▸ **Listed records**
________________

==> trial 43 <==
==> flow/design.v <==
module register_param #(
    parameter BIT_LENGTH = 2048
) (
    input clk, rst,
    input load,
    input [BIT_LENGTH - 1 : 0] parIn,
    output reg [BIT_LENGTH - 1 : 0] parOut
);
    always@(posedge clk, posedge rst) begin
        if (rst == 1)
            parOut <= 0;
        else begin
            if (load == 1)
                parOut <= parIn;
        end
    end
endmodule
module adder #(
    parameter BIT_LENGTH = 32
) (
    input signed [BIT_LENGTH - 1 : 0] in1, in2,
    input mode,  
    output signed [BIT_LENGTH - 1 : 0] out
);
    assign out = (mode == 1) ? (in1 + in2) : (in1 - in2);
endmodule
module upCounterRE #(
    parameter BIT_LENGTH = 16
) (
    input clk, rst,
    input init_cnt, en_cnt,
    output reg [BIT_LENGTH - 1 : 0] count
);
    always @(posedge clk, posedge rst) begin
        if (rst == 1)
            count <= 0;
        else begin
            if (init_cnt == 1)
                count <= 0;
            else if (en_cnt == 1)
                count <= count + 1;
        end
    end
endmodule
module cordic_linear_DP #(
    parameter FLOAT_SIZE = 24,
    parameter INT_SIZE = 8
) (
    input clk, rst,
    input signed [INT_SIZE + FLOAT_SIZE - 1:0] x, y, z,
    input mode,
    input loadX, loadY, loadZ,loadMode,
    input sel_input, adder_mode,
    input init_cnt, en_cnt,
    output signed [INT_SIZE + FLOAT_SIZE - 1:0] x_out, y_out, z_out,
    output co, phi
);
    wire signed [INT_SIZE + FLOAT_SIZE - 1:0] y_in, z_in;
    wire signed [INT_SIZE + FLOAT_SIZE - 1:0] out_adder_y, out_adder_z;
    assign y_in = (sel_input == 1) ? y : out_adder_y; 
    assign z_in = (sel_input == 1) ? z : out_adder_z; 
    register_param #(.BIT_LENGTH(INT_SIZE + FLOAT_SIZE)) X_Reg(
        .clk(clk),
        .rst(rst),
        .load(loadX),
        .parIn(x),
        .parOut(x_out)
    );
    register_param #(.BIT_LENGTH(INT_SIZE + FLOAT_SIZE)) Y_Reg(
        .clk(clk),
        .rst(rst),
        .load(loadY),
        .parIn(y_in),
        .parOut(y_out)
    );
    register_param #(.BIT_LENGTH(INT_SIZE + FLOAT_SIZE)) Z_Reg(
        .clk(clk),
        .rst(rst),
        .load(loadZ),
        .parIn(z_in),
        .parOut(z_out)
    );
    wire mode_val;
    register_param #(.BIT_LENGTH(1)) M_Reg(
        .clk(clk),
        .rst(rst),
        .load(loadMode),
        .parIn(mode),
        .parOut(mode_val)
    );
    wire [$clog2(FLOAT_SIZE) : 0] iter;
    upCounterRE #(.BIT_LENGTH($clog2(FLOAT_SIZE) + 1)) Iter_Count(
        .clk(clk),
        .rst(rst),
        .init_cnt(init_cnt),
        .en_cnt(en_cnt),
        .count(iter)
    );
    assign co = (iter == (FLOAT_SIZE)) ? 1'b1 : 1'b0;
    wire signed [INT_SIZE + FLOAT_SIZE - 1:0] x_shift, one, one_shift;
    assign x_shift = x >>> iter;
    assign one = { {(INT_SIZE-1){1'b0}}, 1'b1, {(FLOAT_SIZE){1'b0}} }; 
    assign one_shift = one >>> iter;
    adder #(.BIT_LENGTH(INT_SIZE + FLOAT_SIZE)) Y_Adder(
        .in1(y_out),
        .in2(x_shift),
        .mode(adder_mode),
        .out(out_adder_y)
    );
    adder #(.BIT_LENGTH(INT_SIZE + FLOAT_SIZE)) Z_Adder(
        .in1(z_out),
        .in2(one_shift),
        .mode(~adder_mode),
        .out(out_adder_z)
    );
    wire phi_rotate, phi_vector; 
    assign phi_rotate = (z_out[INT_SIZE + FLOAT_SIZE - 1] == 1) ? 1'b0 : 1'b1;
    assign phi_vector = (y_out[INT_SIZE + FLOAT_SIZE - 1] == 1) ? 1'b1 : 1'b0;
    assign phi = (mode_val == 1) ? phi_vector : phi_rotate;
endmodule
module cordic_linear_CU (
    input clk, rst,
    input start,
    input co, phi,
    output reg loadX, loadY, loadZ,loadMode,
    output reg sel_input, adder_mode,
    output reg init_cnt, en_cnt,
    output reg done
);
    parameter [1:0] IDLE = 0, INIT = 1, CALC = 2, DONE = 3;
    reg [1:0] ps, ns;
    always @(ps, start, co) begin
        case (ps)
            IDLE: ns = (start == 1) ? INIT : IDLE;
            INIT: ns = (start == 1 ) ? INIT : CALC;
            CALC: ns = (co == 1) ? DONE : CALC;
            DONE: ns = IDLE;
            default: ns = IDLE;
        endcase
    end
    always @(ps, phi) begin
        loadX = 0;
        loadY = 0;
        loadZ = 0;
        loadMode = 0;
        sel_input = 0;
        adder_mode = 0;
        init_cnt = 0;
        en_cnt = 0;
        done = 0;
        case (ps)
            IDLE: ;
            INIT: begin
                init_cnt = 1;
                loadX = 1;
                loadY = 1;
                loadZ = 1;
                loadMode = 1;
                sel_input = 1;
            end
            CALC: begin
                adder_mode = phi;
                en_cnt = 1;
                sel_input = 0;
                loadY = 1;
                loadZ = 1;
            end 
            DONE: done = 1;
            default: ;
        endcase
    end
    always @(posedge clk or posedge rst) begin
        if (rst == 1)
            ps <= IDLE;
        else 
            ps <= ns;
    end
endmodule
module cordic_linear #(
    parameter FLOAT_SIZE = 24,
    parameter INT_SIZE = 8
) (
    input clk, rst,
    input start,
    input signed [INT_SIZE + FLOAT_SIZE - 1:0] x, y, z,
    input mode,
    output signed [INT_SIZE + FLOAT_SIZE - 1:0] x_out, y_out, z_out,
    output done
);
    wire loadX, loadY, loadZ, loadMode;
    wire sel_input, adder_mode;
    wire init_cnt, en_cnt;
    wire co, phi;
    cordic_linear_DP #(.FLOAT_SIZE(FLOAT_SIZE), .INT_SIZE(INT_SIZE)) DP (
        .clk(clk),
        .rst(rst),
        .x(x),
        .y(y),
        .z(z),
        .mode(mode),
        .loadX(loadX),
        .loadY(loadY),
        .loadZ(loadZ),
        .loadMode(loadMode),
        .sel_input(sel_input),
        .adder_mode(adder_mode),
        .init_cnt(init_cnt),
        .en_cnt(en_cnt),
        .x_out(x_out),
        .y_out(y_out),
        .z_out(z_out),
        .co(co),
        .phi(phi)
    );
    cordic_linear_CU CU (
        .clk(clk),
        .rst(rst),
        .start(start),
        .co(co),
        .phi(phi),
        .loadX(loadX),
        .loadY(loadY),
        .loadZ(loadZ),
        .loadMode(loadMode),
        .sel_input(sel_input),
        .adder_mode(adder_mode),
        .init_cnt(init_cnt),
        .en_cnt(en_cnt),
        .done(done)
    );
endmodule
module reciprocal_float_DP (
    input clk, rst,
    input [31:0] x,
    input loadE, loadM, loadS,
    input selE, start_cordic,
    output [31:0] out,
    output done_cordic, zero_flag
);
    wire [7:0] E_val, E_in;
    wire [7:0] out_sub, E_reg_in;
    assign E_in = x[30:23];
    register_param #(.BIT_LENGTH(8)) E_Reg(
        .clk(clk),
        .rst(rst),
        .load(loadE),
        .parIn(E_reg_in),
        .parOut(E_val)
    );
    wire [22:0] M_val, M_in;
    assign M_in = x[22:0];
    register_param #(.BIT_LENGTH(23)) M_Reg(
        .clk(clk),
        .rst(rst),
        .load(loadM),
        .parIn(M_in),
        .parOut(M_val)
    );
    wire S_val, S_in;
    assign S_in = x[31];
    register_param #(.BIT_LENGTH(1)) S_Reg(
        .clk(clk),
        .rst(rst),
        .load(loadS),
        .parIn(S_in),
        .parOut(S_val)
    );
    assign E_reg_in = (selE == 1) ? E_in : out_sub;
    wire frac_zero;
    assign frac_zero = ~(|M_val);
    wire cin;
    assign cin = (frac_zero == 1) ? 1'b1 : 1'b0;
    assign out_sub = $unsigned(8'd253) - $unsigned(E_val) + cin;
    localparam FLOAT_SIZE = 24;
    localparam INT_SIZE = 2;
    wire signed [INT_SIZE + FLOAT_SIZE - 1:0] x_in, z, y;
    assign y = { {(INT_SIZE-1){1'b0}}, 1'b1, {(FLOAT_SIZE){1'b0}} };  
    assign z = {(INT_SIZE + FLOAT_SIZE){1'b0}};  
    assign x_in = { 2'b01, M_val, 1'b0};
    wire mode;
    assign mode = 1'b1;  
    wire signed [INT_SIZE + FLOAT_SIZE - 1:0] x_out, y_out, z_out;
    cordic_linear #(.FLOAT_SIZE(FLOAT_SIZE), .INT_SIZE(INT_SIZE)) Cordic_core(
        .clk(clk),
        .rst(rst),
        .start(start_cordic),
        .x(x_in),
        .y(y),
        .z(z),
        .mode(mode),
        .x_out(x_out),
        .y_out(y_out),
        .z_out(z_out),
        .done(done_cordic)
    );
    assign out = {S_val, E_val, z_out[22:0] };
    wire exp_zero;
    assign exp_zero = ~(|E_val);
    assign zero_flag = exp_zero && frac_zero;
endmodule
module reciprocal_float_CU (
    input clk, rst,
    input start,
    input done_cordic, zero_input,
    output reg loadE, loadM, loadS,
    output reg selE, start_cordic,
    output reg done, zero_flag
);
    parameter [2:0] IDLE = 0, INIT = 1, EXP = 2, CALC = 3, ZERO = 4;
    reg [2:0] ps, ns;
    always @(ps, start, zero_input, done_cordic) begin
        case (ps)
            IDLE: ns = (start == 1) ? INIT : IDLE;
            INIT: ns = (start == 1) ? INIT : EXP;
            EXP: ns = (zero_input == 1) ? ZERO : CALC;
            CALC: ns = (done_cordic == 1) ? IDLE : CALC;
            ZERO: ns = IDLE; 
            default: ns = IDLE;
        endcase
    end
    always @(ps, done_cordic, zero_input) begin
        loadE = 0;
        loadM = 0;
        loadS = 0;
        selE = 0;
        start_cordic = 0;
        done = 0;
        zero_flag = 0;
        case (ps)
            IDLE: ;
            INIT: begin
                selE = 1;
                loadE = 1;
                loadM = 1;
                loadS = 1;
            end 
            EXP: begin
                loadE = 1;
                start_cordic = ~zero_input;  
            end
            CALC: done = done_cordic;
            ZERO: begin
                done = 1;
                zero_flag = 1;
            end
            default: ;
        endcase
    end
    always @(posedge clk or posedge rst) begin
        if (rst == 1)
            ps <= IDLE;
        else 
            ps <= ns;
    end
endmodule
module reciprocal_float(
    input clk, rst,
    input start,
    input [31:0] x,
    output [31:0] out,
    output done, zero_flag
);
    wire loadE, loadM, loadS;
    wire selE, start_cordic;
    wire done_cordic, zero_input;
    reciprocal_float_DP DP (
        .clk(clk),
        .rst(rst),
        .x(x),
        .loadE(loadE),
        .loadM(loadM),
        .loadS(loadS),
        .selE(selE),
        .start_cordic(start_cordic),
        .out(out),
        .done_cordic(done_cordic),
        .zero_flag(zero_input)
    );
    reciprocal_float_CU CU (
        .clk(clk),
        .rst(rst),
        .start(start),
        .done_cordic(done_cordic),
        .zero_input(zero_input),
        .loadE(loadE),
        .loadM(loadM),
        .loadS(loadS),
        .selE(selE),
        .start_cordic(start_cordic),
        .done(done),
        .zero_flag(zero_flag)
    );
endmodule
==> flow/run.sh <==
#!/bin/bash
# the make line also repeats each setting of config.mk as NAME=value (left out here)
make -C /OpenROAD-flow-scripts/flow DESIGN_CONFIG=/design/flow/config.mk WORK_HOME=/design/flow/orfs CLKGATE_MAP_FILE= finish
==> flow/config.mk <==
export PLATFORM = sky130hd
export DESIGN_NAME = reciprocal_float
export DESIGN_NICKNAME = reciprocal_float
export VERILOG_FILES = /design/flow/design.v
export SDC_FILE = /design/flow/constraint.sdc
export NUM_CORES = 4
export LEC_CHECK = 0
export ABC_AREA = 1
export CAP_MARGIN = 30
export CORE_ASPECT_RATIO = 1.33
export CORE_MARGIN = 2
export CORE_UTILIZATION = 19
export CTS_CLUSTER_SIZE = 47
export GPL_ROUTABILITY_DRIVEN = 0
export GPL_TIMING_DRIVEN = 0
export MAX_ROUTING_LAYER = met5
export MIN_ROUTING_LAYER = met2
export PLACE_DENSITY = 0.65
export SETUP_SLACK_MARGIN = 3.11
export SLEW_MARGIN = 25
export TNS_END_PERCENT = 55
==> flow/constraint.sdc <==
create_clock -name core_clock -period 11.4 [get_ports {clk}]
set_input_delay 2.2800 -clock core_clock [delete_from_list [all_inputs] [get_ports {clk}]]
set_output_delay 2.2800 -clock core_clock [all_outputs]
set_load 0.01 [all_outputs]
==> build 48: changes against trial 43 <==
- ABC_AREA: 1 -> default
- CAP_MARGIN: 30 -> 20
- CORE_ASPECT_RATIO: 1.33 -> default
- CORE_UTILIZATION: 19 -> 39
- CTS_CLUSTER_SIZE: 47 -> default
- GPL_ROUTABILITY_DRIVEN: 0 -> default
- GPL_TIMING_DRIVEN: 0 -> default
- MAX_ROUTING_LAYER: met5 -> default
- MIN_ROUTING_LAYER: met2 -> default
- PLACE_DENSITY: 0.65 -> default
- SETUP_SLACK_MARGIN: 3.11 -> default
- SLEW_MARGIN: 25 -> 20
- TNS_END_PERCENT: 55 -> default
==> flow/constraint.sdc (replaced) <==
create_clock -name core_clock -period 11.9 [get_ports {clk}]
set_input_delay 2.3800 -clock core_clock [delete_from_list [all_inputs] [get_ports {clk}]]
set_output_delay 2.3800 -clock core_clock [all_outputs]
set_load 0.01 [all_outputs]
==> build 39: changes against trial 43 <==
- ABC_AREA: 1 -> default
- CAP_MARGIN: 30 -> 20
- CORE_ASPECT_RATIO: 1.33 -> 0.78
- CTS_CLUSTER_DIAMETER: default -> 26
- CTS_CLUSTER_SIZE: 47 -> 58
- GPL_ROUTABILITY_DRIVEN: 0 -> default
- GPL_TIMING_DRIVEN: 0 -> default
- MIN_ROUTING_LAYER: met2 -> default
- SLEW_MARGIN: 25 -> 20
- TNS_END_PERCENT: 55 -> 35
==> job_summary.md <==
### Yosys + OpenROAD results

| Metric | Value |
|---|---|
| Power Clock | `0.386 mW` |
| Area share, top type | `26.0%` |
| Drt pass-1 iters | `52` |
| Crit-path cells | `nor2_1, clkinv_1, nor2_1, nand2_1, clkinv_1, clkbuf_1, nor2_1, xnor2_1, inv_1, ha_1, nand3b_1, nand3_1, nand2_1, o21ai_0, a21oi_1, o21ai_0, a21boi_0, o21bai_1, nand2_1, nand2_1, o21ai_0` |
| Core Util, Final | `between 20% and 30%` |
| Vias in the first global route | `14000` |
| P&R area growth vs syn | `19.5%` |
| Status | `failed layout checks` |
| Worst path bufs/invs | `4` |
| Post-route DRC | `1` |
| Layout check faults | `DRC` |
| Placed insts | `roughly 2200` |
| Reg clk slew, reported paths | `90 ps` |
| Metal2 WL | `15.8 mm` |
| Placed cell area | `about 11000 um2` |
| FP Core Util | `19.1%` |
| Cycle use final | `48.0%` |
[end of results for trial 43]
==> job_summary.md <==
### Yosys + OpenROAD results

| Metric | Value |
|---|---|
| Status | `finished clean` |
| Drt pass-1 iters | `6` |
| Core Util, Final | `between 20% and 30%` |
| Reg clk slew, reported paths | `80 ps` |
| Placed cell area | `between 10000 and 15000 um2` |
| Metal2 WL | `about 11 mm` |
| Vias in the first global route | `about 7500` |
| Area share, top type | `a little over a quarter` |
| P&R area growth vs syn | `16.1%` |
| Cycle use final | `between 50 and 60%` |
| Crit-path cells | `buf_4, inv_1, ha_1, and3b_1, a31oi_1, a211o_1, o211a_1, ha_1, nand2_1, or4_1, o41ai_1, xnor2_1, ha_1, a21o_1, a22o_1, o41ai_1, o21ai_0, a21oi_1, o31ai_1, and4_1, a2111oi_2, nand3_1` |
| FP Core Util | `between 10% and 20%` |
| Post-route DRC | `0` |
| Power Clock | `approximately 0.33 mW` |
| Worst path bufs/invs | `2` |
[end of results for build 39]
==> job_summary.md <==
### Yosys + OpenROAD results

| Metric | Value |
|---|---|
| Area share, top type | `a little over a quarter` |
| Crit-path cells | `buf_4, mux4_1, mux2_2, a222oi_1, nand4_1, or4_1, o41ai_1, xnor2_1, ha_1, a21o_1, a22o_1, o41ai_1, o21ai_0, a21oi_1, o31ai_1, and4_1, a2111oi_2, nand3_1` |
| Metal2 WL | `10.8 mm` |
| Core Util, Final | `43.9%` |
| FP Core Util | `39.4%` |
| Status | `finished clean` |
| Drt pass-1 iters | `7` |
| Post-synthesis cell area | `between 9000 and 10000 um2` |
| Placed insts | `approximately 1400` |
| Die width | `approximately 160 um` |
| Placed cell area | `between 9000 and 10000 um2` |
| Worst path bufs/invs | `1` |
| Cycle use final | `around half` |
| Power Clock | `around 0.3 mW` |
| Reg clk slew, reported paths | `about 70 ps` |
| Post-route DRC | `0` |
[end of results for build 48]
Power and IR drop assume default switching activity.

________________

▸ **Aim of the task**
Locate all lines in the listing above with the word "global" and copy them.

▸ **Response to this task**
| Vias in the first global route | `14000` |
| Vias in the first global route | `about 7500` |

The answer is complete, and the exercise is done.